Printed post-operative instructions and post-operative sundries such as ice packs, gauze and medication must be given to the patient prior to them leaving the surgery.
Patients should ideally be sent home under the guardianship of a responsible adult preferably by private transport.
► See also: DENTAL ANESTHESIA : Mandibular Anesthesia : Gow-Gates technique
When the implants have been placed in the anterior mandible the patient should be warned regarding the risk of severe bleeding and swelling of the floor of the mouth occurring as this could potentially compromise the airway.
This would indicate a serious surgical emergency and hospitalisation.

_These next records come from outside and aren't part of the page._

[config.mk]
export PLATFORM = sky130hd
export DESIGN_NAME = control_stage_pipe_flat
export DESIGN_NICKNAME = d
export VERILOG_FILES = /design/src/rtl/control_stage_pipe_if.sv /design/src/rtl/control_stage_pipe.sv /design/src/flat_wrapper.sv
export SDC_FILE = /design/constraint.sdc
export NUM_CORES = 1
export LEC_CHECK = 0
export BUFFER_PORTS_ARGS = -buffer_cell sky130_fd_sc_hd__buf_2
export CAP_MARGIN = 5
export CORE_MARGIN = 1
export CORE_UTILIZATION = 51
export CTS_CLUSTER_SIZE = 20
export DETAILED_ROUTE_END_ITERATION = 6
export PLACE_DENSITY = 0.87
export SLEW_MARGIN = 15
export SYNTH_ARGS = -nofsm -noshare
export SYNTH_HDL_FRONTEND = slang
export SYNTH_SLANG_ARGS = --single-unit
[constraint.sdc]
create_clock -name clk -period 4.7 [get_ports clk]
set_clock_uncertainty 0.1 [all_clocks]
set_input_delay 0.94 -clock clk [delete_from_list [all_inputs] [get_ports clk]]
set_output_delay 0.94 -clock clk [all_outputs]
set_load 0.02 [all_outputs]
[src/rtl/control_stage_pipe_if.sv]
// rtl/control_stage_pipe_if.sv - decoder/datapath bundle for control_stage_pipe; forwarding signals exist only with CONTROL_FORWARD_EN
interface control_stage_pipe_if #(
    parameter int REG_ADDR_W = 5,
    parameter int ALUOP_W    = 2
);
    logic                  id_valid;
    logic                  id_ALUSrc;
    logic                  id_MemtoReg;
    logic                  id_RegWrite;
    logic                  id_MemRead;
    logic                  id_MemWrite;
    logic                  id_Branch;
    logic [ALUOP_W-1:0]    id_ALUOp;
    logic [REG_ADDR_W-1:0] id_rs1;
    logic [REG_ADDR_W-1:0] id_rs2;
    logic [REG_ADDR_W-1:0] id_rd;
    logic                  mem_zero;

    logic                  ex_ALUSrc;
    logic                  ex_MemRead;
    logic [ALUOP_W-1:0]    ex_ALUOp;
    logic [REG_ADDR_W-1:0] ex_rd;
    logic                  mem_MemRead;
    logic                  mem_MemWrite;
    logic                  wb_RegWrite;
    logic                  wb_MemtoReg;
    logic [REG_ADDR_W-1:0] wb_rd;
    logic                  pc_write;
    logic                  ifid_write;
    logic                  ifid_flush;
    logic                  pcsrc;
`ifdef CONTROL_FORWARD_EN
    logic [REG_ADDR_W-1:0] ex_rs1;
    logic [REG_ADDR_W-1:0] ex_rs2;
    logic [1:0]            forward_a;
    logic [1:0]            forward_b;
`endif

    modport master (
`ifdef CONTROL_FORWARD_EN
        input  ex_rs1, ex_rs2, forward_a, forward_b,
`endif
        output id_valid, id_ALUSrc, id_MemtoReg, id_RegWrite, id_MemRead,
               id_MemWrite, id_Branch, id_ALUOp, id_rs1, id_rs2, id_rd, mem_zero,
        input  ex_ALUSrc, ex_MemRead, ex_ALUOp, ex_rd, mem_MemRead, mem_MemWrite,
               wb_RegWrite, wb_MemtoReg, wb_rd, pc_write, ifid_write, ifid_flush, pcsrc
    );

    modport slave (
`ifdef CONTROL_FORWARD_EN
        output ex_rs1, ex_rs2, forward_a, forward_b,
`endif
        input  id_valid, id_ALUSrc, id_MemtoReg, id_RegWrite, id_MemRead,
               id_MemWrite, id_Branch, id_ALUOp, id_rs1, id_rs2, id_rd, mem_zero,
        output ex_ALUSrc, ex_MemRead, ex_ALUOp, ex_rd, mem_MemRead, mem_MemWrite,
               wb_RegWrite, wb_MemtoReg, wb_rd, pc_write, ifid_write, ifid_flush, pcsrc
    );
endinterface

[src/rtl/control_stage_pipe.sv]
// rtl/control_stage_pipe.sv - ID/EX/MEM/WB control pipeline with load-use stall and MEM-stage branch flush
// Optional operand forwarding select under CONTROL_FORWARD_EN.
module control_stage_pipe #(
    parameter int REG_ADDR_W = 5,
    parameter int ALUOP_W    = 2
) (
    input  logic                    clk,
    input  logic                    reset,
    control_stage_pipe_if.slave     bus
);
    typedef struct packed {
        logic                  valid;
        logic                  alusrc;
        logic                  memtoreg;
        logic                  regwrite;
        logic                  memread;
        logic                  memwrite;
        logic                  branch;
        logic [ALUOP_W-1:0]    aluop;
        logic [REG_ADDR_W-1:0] rs1;
        logic [REG_ADDR_W-1:0] rs2;
        logic [REG_ADDR_W-1:0] rd;
    } idex_t;

    typedef struct packed {
        logic                  valid;
        logic                  memtoreg;
        logic                  regwrite;
        logic                  memread;
        logic                  memwrite;
        logic                  branch;
        logic [REG_ADDR_W-1:0] rd;
    } exmem_t;

    typedef struct packed {
        logic                  valid;
        logic                  memtoreg;
        logic                  regwrite;
        logic [REG_ADDR_W-1:0] rd;
    } memwb_t;

    idex_t  idex_q,  idex_d;
    exmem_t exmem_q, exmem_d;
    memwb_t memwb_q, memwb_d;

    logic stall;
    logic flush;

    always_comb begin
        stall = idex_q.valid & idex_q.memread & (idex_q.rd != '0) & bus.id_valid &
                ((idex_q.rd == bus.id_rs1) | (idex_q.rd == bus.id_rs2));
        flush = exmem_q.valid & exmem_q.branch & bus.mem_zero;

        // Gating MemtoReg with RegWrite keeps an undefined decoder bit on stores/branches out of WB.
        idex_d = '0;
        if (bus.id_valid && !stall && !flush) begin
            idex_d.valid    = 1'b1;
            idex_d.alusrc   = bus.id_ALUSrc;
            idex_d.memtoreg = bus.id_MemtoReg & bus.id_RegWrite;
            idex_d.regwrite = bus.id_RegWrite;
            idex_d.memread  = bus.id_MemRead;
            idex_d.memwrite = bus.id_MemWrite;
            idex_d.branch   = bus.id_Branch;
            idex_d.aluop    = bus.id_ALUOp;
            idex_d.rs1      = bus.id_rs1;
            idex_d.rs2      = bus.id_rs2;
            idex_d.rd       = bus.id_rd;
        end

        exmem_d = '0;
        if (idex_q.valid && !flush) begin
            exmem_d.valid    = 1'b1;
            exmem_d.memtoreg = idex_q.memtoreg;
            exmem_d.regwrite = idex_q.regwrite;
            exmem_d.memread  = idex_q.memread;
            exmem_d.memwrite = idex_q.memwrite;
            exmem_d.branch   = idex_q.branch;
            exmem_d.rd       = idex_q.rd;
        end

        memwb_d = '0;
        if (exmem_q.valid) begin
            memwb_d.valid    = 1'b1;
            memwb_d.memtoreg = exmem_q.memtoreg;
            memwb_d.regwrite = exmem_q.regwrite;
            memwb_d.rd       = exmem_q.rd;
        end
    end

    always_ff @(posedge clk or posedge reset) begin
        if (reset) begin
            idex_q  <= '0;
            exmem_q <= '0;
            memwb_q <= '0;
        end else begin
            idex_q  <= idex_d;
            exmem_q <= exmem_d;
            memwb_q <= memwb_d;
        end
    end

    assign bus.ex_ALUSrc    = idex_q.valid & idex_q.alusrc;
    assign bus.ex_MemRead   = idex_q.valid & idex_q.memread;
    assign bus.ex_ALUOp     = idex_q.valid ? idex_q.aluop : '0;
    assign bus.ex_rd        = idex_q.valid ? idex_q.rd : '0;
    assign bus.mem_MemRead  = exmem_q.valid & exmem_q.memread;
    assign bus.mem_MemWrite = exmem_q.valid & exmem_q.memwrite;
    assign bus.wb_RegWrite  = memwb_q.valid & memwb_q.regwrite;
    assign bus.wb_MemtoReg  = memwb_q.valid & memwb_q.regwrite & memwb_q.memtoreg;
    assign bus.wb_rd        = memwb_q.valid ? memwb_q.rd : '0;

    // A taken branch overrides the stall so the redirected fetch proceeds.
    assign bus.pc_write     = ~stall | flush;
    assign bus.ifid_write   = ~stall | flush;
    assign bus.ifid_flush   = flush;
    assign bus.pcsrc        = flush;

`ifdef CONTROL_FORWARD_EN
    function automatic logic [1:0] fwd_sel(input logic [REG_ADDR_W-1:0] rs);
        logic [1:0] sel;
        sel = 2'b00;
        if (memwb_q.valid && memwb_q.regwrite && (memwb_q.rd != '0) && (memwb_q.rd == rs))
            sel = 2'b01;
        if (exmem_q.valid && exmem_q.regwrite && (exmem_q.rd != '0) && (exmem_q.rd == rs))
            sel = 2'b10;
        return sel;
    endfunction

    assign bus.ex_rs1    = idex_q.valid ? idex_q.rs1 : '0;
    assign bus.ex_rs2    = idex_q.valid ? idex_q.rs2 : '0;
    assign bus.forward_a = idex_q.valid ? fwd_sel(idex_q.rs1) : 2'b00;
    assign bus.forward_b = idex_q.valid ? fwd_sel(idex_q.rs2) : 2'b00;
`endif
endmodule

[src/flat_wrapper.sv]
// flat-port wrapper written by rule: the top's interface ports become plain ports
module control_stage_pipe_flat 
#(
    parameter int REG_ADDR_W = 5,
    parameter int ALUOP_W    = 2
)
  (clk, reset, bus_id_valid, bus_id_ALUSrc, bus_id_MemtoReg, bus_id_RegWrite, bus_id_MemRead, bus_id_MemWrite, bus_id_Branch, bus_id_ALUOp, bus_id_rs1, bus_id_rs2, bus_id_rd, bus_mem_zero, bus_ex_ALUSrc, bus_ex_MemRead, bus_ex_ALUOp, bus_ex_rd, bus_mem_MemRead, bus_mem_MemWrite, bus_wb_RegWrite, bus_wb_MemtoReg, bus_wb_rd, bus_pc_write, bus_ifid_write, bus_ifid_flush, bus_pcsrc);
  control_stage_pipe_if #(.REG_ADDR_W(REG_ADDR_W), .ALUOP_W(ALUOP_W)) bus_i ();
  input  logic clk;
  input  logic reset;
  input wire logic [$bits(bus_i.id_valid)-1:0] bus_id_valid;
  input wire logic [$bits(bus_i.id_ALUSrc)-1:0] bus_id_ALUSrc;
  input wire logic [$bits(bus_i.id_MemtoReg)-1:0] bus_id_MemtoReg;
  input wire logic [$bits(bus_i.id_RegWrite)-1:0] bus_id_RegWrite;
  input wire logic [$bits(bus_i.id_MemRead)-1:0] bus_id_MemRead;
  input wire logic [$bits(bus_i.id_MemWrite)-1:0] bus_id_MemWrite;
  input wire logic [$bits(bus_i.id_Branch)-1:0] bus_id_Branch;
  input wire logic [$bits(bus_i.id_ALUOp)-1:0] bus_id_ALUOp;
  input wire logic [$bits(bus_i.id_rs1)-1:0] bus_id_rs1;
  input wire logic [$bits(bus_i.id_rs2)-1:0] bus_id_rs2;
  input wire logic [$bits(bus_i.id_rd)-1:0] bus_id_rd;
  input wire logic [$bits(bus_i.mem_zero)-1:0] bus_mem_zero;
  output wire logic [$bits(bus_i.ex_ALUSrc)-1:0] bus_ex_ALUSrc;
  output wire logic [$bits(bus_i.ex_MemRead)-1:0] bus_ex_MemRead;
  output wire logic [$bits(bus_i.ex_ALUOp)-1:0] bus_ex_ALUOp;
  output wire logic [$bits(bus_i.ex_rd)-1:0] bus_ex_rd;
  output wire logic [$bits(bus_i.mem_MemRead)-1:0] bus_mem_MemRead;
  output wire logic [$bits(bus_i.mem_MemWrite)-1:0] bus_mem_MemWrite;
  output wire logic [$bits(bus_i.wb_RegWrite)-1:0] bus_wb_RegWrite;
  output wire logic [$bits(bus_i.wb_MemtoReg)-1:0] bus_wb_MemtoReg;
  output wire logic [$bits(bus_i.wb_rd)-1:0] bus_wb_rd;
  output wire logic [$bits(bus_i.pc_write)-1:0] bus_pc_write;
  output wire logic [$bits(bus_i.ifid_write)-1:0] bus_ifid_write;
  output wire logic [$bits(bus_i.ifid_flush)-1:0] bus_ifid_flush;
  output wire logic [$bits(bus_i.pcsrc)-1:0] bus_pcsrc;
  assign bus_i.id_valid = bus_id_valid;
  assign bus_i.id_ALUSrc = bus_id_ALUSrc;
  assign bus_i.id_MemtoReg = bus_id_MemtoReg;
  assign bus_i.id_RegWrite = bus_id_RegWrite;
  assign bus_i.id_MemRead = bus_id_MemRead;
  assign bus_i.id_MemWrite = bus_id_MemWrite;
  assign bus_i.id_Branch = bus_id_Branch;
  assign bus_i.id_ALUOp = bus_id_ALUOp;
  assign bus_i.id_rs1 = bus_id_rs1;
  assign bus_i.id_rs2 = bus_id_rs2;
  assign bus_i.id_rd = bus_id_rd;
  assign bus_i.mem_zero = bus_mem_zero;
  assign bus_ex_ALUSrc = bus_i.ex_ALUSrc;
  assign bus_ex_MemRead = bus_i.ex_MemRead;
  assign bus_ex_ALUOp = bus_i.ex_ALUOp;
  assign bus_ex_rd = bus_i.ex_rd;
  assign bus_mem_MemRead = bus_i.mem_MemRead;
  assign bus_mem_MemWrite = bus_i.mem_MemWrite;
  assign bus_wb_RegWrite = bus_i.wb_RegWrite;
  assign bus_wb_MemtoReg = bus_i.wb_MemtoReg;
  assign bus_wb_rd = bus_i.wb_rd;
  assign bus_pc_write = bus_i.pc_write;
  assign bus_ifid_write = bus_i.ifid_write;
  assign bus_ifid_flush = bus_i.ifid_flush;
  assign bus_pcsrc = bus_i.pcsrc;
  control_stage_pipe #(.REG_ADDR_W(REG_ADDR_W), .ALUOP_W(ALUOP_W)) u_core (.clk(clk), .reset(reset), .bus(bus_i));
endmodule
* Word-level counts from Yosys, hierarchy flattened
Cells that the tools add are included.
Operators by class: reduce and logical (&&, ||, !) cells 6, muxes and demuxes 6, bitwise operators 15, eq/ne operators 2
Operators with widths (number):
- 24-bit 2-to-1 mux | 1
- 1-bit AND | 12
- 11-bit 2-to-1 mux | 1
- 5-bit equality test | 2
- 5-bit 2-to-1 mux | 2
- 8-bit 2-to-1 mux | 1
- 5-bit nonzero test | 1
- 1-bit logical AND | 3
- 1-bit logical NOT | 2
- 2-bit 2-to-1 mux | 1
- 1-bit bitwise OR | 2
- 1-bit inverter | 1
Word-level totals: input bits 27, output and inout port bits 22, bits in registers 33, word-level logic and storage cells 49

* Longest topological paths before layout
depth in word-level cells 8, mapped depth 6, mapped depth without buffers 5

* Worst setup path before layout
No wires, ideal clock.
path kind input to output, start input bus_id_rs2[4], end output bus_pc_write, slack 1.820 ns, cell stages on the path 5, buffers on the path 1, arrival time 1.840 ns, required time 3.660 ns, cells stage by stage xnor2_1 > nand3_1 > o22ai_1 > nand3_1 > buf_4
Between the ends: longest elaborated chain between the ends 5
Ends and longest elaborated chain:
- start: declaration | line flat_wrapper.sv:20 | input wire logic [$bits(bus_i.id_rs2)-1:0] bus_id_rs2;
- 5-bit equality test | line control_stage_pipe.sv:51 | ((idex_q.rd == bus.id_rs1) | (idex_q.rd == bus.id_rs2));
- 1-bit bitwise OR | line control_stage_pipe.sv:51
- 1-bit AND | line control_stage_pipe.sv:50 | stall = idex_q.valid & idex_q.memread & (idex_q.rd != '0) & bus.id_valid &
- 1-bit inverter
- 1-bit bitwise OR
- end: declaration | line flat_wrapper.sv:32 | output wire logic [$bits(bus_i.pc_write)-1:0] bus_pc_write;
Every way passes these cells.

* Worst setup path in the final report
start input bus_id_rs1[0], end output bus_ifid_write
Between the ends: longest elaborated chain between the ends 5
Ends and longest elaborated chain:
- start: declaration | line flat_wrapper.sv:19 | input wire logic [$bits(bus_i.id_rs1)-1:0] bus_id_rs1;
- 5-bit equality test | line control_stage_pipe.sv:51
- 1-bit bitwise OR | line control_stage_pipe.sv:51
- 1-bit AND | line control_stage_pipe.sv:50
- 1-bit inverter | line control_stage_pipe.sv:114 | assign bus.ifid_write = ~stall | flush;
- 1-bit bitwise OR | line control_stage_pipe.sv:114
- end: declaration | line flat_wrapper.sv:33 | output wire logic [$bits(bus_i.ifid_write)-1:0] bus_ifid_write;
Every way passes these cells.

==> summary.txt <==
Floorplanning
  – CORE AREA: between 0.002 and 0.0025 sq mm
  – Die Span X: 53.3 um
  – Num ports: 49
  – Chip height: 53.3 um
  – Initial Util: 54.2%
  – Num rows: 18
  – Die Area: roughly 0.0028 sq mm

Timing
  – Slew Limit Fails: 0
  – Final setup vio count: 0
  – Relative slew slack: 57.2%
  – Unrepaired setup endpoints after global routing: false
  – Period Utilization, post-route: 62.6%
  – Max Freq: 340 MHz
  – Crit path time final: 2940 ps
  – Final setup TNS: 0 ps
  – Worst Slack Setup Final: between 1500 and 2000 ps
  – Worst slew pin tran: 642 ps
  – Final Hold Viols: 0

Layout
  – Layout cells sized above 1: 45.3%
  – FILL cells: between 200 and 250
  – Area Overhead vs Synth: 24.5%
  – Number of diodes: 0
  – Fin nets: about 190
  – Non-filler cells, final: ~190
  – Design Area, Final: roughly 0.0017 sq mm

Power
  – Clock Power Share: 37.5%
  – Sw Ratio: 21.7%
  – Int Pwr: 451 uW
  – Pleak: 0.000929 uW
  – Sw power: 125 uW
  – PwrDens: 344 mW/mm^2
  – IR drop worst, VDD: 360 uV
  – Sequential power share: 53.0%
  – Comb pwr share: under 10%

Place
  – Dpl cells: 183
  – Gpl congestion: ~0.74
  – Setup Slack @ Placement: 1800 ps
  – Buffers on Ports: 48
  – Dpl cell area: 0.00159 sq mm

Routing
  – Post-DRT Antenna Nets: 0
  – Wire length per cell: 11.6 um
  – DR pass1 iterations: 4
  – First-iteration detailed-routing DRC count: 7
  – Via count: 931
  – Total wire length: 2220 um
  – Remaining DRCs: 0
  – Vias per Instance: 4.87

Min path
  – Hold crit path type: reg2reg
  – Hold Startpoint: u_core.exmem_q[9]$_DFF_PP0_

Yosys
  – Post-synthesis mux area share: 0%
  – Mapped Area: 0.00134 sq mm
  – Largest family of logic cells by synthesized area: simple AND/OR/NAND/NOR gates
  – Most frequent cell after synthesis: dfrtp_1
  – Post-synthesis async set-or-reset flop share: 100%
  – Ys flop type: dfrtp_1
  – Synth Area in Compound Gates: 1.86%
  – Simple-Gate Fraction of Synth Area: 27.1%
  – Post-synth top area share: 61.5%
  – Post-synth EDFFs: 0
  – Syn Area/Cell: ~12 sq um
  – Ys Warns: 0
  – Synth unique cells: 16
  – Most frequent cells after synthesis: 33 x dfrtp_1, 24 x and2_1, 14 x and2_2
  – Syn_nets: 137
  – Cell count after synthesis: 110
  – Register area share after synthesis: 61.5%
  – Adder-cell share of the synthesized area: 0%
  – Synth top area cells: dfrtp_1 61%, and2_1 11%, and2_2 7.8%, xnor2_1 6.5%, and3_1 4.2%
  – Synth Area in XOR/XNOR: roughly 6.5%
  – Dominant cell type by area after synthesis: dfrtp_1
  – Yosys reg bits: 33

Critical path
  – CP endpoint kind: output pin
  – Crit path max-delay cell type: o22ai_1
  – Worst setup path class: in2out
  – Startpoint types: input pin
  – Worst setup path start: bus_id_rs1[0]
  – Critical Path Fanout Max: 2
  – Worst Path Required: 3660 ps
  – Critical-path cell list: buf_2, xnor2_1, nand3_1, o22ai_1, nand3_1, buf_2
  – Worst EP arrival: about 1900 ps
  – R2r startpoint: u_core.idex_q[2]$_DFF_PP0_
  – Max stage delay on crit path: 240 ps

Clock tree
  – Clock buffer count from CTS: 5
  – Clock Sinks: 33
  – Clk root buf: clkbuf_4
  – CTS hold repair buffers: 0
  – Clock transition at path regs: 90 ps
  – Longest Clk Path Bufs: 2
  – Post-CTS Resized: 0
  – H-tree depth: 2
  – CTS tree: done
  – Setup Fix Bufs, Post-CTS: 0
  – Worst skew pair latency: 330 ps

Global routing
  – GRT Resource Usage Total: 18.8%
  – Global-route wire length before repair: 3570 um
  – Initial antenna violation count: 0
  – Pin count of the biggest net entering global routing: 34
  – Vias in the first global route: 889
  – Total congestion overflow: 0

Run
  – # Max-Cap Violations: 0

Run status
  – Status: complete, no violations
-- flip-flops by register name, summed over array words and instances (netlist names) --
| register | flops |
|---|---|
| u_core.memwb_q | 8 |
| u_core.idex_q | 14 |
| u_core.exmem_q | 11 |
-- final timing paths --
check,end,depth (start not counted),slack [ps]
setup / recovery,bus_ifid_write,6,1760
hold / removal,u_core.memwb_q[6]$_DFF_PP0_,1,360
setup reg to reg,u_core.idex_q[21]$_DFF_PP0_,4,2760
hold reg to reg,u_core.memwb_q[6]$_DFF_PP0_,1,360
max in group asynchronous,u_core.memwb_q[0]$_DFF_PP0_,2,3500
min in group asynchronous,u_core.idex_q[18]$_DFF_PP0_,2,590
-- layer usage --
layer | part of all wire, % | vias up | GRT usage (%)
met4 | 1.4 | 0 | 8.33
met1 | 37 | 441 | 16.7
met5 | 0 | - | 0
met2 | 55 | 37 | 35.2
met3 | 7.3 | 6 | 8.62
li1 | - | 447 | -
-- kinds of logic (layout without fill, tap and decap cells) --
family	Yosys count	in the layout
xor+xnor	10	10
simple gates	57	57
compound gates	3	3
flops	33	33
buf+inv	7	58
-- metrics by stage --
step	hold slack, ps	util [%]	total power [uW]
2_1_floorplan	334	-	345
3_3_place_gp	337	64.1	363
3_5_place_dp	341	64.1	366
4_1_cts	362	67.5	584
5_1_grt	381	67.5	604
6_report	360	67.5	576
-- cell type report --
cell class / count / area, sq um / share of cell area [%]
Timing Repair Buffer: 48 / 240 / 14.4
Clock inverter: 1 / 30.0 / 1.80
Tap cell: 30 / 37.5 / 2.24
Sequential cell: 33 / 826 / 49.4
Multi-Input combinational cell: 70 / 477 / 28.5
Inverter: 2 / 7.51 / 0.449
Clock buffer: 7 / 55.1 / 3.29
-- worst max-delay path, delay by kind of cell --
family                 cells  cell delay [ps]
buffers and inverters      2              290
AND/OR/NAND/NOR            2              240
AO/OA/AOI/OAI              1              240
XOR/XNOR                   1              190
-- power by group through the flow --
stage          Sequential (uW)  Clock [uW]  Combinational, uW
2_1_floorplan              307           0               37.3
3_3_place_gp               310           0               52.7
3_5_place_dp               311           0               55.2
4_1_cts                    305         222               55.8
5_1_grt                    307         236               60.9
6_report                   305         216               54.7
-- layout by cell type, fill, tap and decap left out, types with 2 or more instances in the layout --
master    instances
buf_2            48
dfrtp_1          33
and3_1            9
nand2_1           3
nand3_1           4
and2_1           24
xnor2_1          10
and2_2           14
clkbuf_4          5
and3_2            2
No activity file was read; power rests on OpenSTA's default activity.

Post-operative complications to look for:
• Swelling and bruising
• Suture granuloma
• Wound dehiscence and break down
• Membrane exposures
• Altered sensation or numbness to teeth, gum, lip etc.
• Devitalisation of adjacent teeth
Damage to Inferior Alveolar Nerve
This can occur as a result of implant placement in close proximity of the IAN and particularly in case of poor surgical planning and/or technique.
Any report of paraesthesia or altered sensation occurring to the teeth, lip or the gum should be investigated urgently and the signs and symptoms should be recorded.
Early referral to an oral surgeon would be an advantage.
The ADI has developed and published a set of Guidelines on the prevention and management of inferior alveolar nerve damage. Please see the ADI website for more details.
Signs and symptoms of nerve injury:
• Numbness or tingly sensation
• Pin prick, 2 point discrimination, light touch and hot and cold tests
• An appropriate radiograph including CT scan if necessary
• A photograph documenting the size of the affected area.
• Majority will fully recover
• A small minority will not recover
• Debilitating and lasting pain could be the most significant feature that might be difficult to manage.
After assessment and diagnosis of the nature of the injury and the likelihood of spontaneous recovery of nerve function consideration should be given to:
a) decompression of the nerve injury by backing the implant out a few turns or complete removal
b) Medication: corticosteroids and other drugs
c) Microsurgical nerve repair on referral
These are very rare. However, unexplained and prolonged source of pain after implant placement should be investigated to exclude the possibility of jaw fracture particularly in the mandible.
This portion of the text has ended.